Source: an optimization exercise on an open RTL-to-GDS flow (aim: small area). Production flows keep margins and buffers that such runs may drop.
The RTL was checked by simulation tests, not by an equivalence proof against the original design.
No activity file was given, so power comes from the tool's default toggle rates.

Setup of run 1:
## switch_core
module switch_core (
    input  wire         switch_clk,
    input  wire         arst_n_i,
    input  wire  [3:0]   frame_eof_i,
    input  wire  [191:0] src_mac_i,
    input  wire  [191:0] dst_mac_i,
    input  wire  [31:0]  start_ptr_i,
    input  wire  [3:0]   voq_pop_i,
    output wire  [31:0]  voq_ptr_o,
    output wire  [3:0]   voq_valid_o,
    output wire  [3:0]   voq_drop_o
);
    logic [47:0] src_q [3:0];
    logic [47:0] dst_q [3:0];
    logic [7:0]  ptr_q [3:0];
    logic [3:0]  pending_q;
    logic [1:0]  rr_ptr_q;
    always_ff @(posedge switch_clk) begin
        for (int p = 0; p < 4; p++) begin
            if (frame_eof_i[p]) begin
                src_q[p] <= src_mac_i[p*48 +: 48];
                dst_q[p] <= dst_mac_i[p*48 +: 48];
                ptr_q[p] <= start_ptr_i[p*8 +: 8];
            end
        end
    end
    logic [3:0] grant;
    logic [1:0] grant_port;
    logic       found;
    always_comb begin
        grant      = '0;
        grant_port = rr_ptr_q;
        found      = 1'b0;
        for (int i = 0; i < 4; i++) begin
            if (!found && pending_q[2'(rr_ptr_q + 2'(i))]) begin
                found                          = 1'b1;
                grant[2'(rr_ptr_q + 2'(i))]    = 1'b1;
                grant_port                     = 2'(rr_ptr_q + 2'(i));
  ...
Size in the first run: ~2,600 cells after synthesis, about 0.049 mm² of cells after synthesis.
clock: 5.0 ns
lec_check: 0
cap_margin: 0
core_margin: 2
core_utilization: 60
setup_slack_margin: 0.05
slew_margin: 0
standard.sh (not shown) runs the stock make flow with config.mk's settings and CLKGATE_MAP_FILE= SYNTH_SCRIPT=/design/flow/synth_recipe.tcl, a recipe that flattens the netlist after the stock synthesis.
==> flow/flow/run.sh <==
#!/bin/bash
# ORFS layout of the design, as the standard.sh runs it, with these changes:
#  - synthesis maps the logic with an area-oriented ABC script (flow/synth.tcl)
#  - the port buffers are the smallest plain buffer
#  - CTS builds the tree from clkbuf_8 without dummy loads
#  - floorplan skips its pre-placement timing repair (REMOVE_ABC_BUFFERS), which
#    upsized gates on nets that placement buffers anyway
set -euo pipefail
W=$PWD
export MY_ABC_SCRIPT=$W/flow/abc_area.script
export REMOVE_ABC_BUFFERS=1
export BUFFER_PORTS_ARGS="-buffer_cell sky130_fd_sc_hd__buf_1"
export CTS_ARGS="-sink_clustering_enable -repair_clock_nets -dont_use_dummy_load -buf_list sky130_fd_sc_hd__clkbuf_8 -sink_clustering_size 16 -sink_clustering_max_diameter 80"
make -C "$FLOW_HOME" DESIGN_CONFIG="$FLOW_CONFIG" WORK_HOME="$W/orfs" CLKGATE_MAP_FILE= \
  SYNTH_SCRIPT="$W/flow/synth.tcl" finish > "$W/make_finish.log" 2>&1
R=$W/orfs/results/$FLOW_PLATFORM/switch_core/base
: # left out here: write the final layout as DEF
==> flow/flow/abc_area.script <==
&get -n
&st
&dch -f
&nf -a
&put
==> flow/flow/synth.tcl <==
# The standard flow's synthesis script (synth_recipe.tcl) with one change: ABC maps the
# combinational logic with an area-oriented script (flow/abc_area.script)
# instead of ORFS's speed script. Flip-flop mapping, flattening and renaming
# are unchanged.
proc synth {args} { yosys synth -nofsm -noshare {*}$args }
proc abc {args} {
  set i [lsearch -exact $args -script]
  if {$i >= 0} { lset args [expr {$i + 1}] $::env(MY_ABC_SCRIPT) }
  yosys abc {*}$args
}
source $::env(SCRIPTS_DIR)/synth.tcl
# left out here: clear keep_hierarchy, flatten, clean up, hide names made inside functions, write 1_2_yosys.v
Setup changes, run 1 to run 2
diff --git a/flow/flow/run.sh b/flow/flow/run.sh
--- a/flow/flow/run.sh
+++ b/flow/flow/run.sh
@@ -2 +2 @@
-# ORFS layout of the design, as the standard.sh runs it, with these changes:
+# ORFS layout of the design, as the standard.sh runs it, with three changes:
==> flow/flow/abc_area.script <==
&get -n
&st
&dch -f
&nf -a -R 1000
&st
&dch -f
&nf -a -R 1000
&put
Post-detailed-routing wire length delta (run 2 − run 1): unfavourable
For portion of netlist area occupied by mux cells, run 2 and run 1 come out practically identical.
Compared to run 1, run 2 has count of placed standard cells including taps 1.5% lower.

■ ■ ■ ■

Problem statement: Only lines of the data holding the word "these" go in the answer. Please copy each of them.

Task response:
# ORFS layout of the design, as the standard.sh runs it, with these changes:
-# ORFS layout of the design, as the standard.sh runs it, with these changes:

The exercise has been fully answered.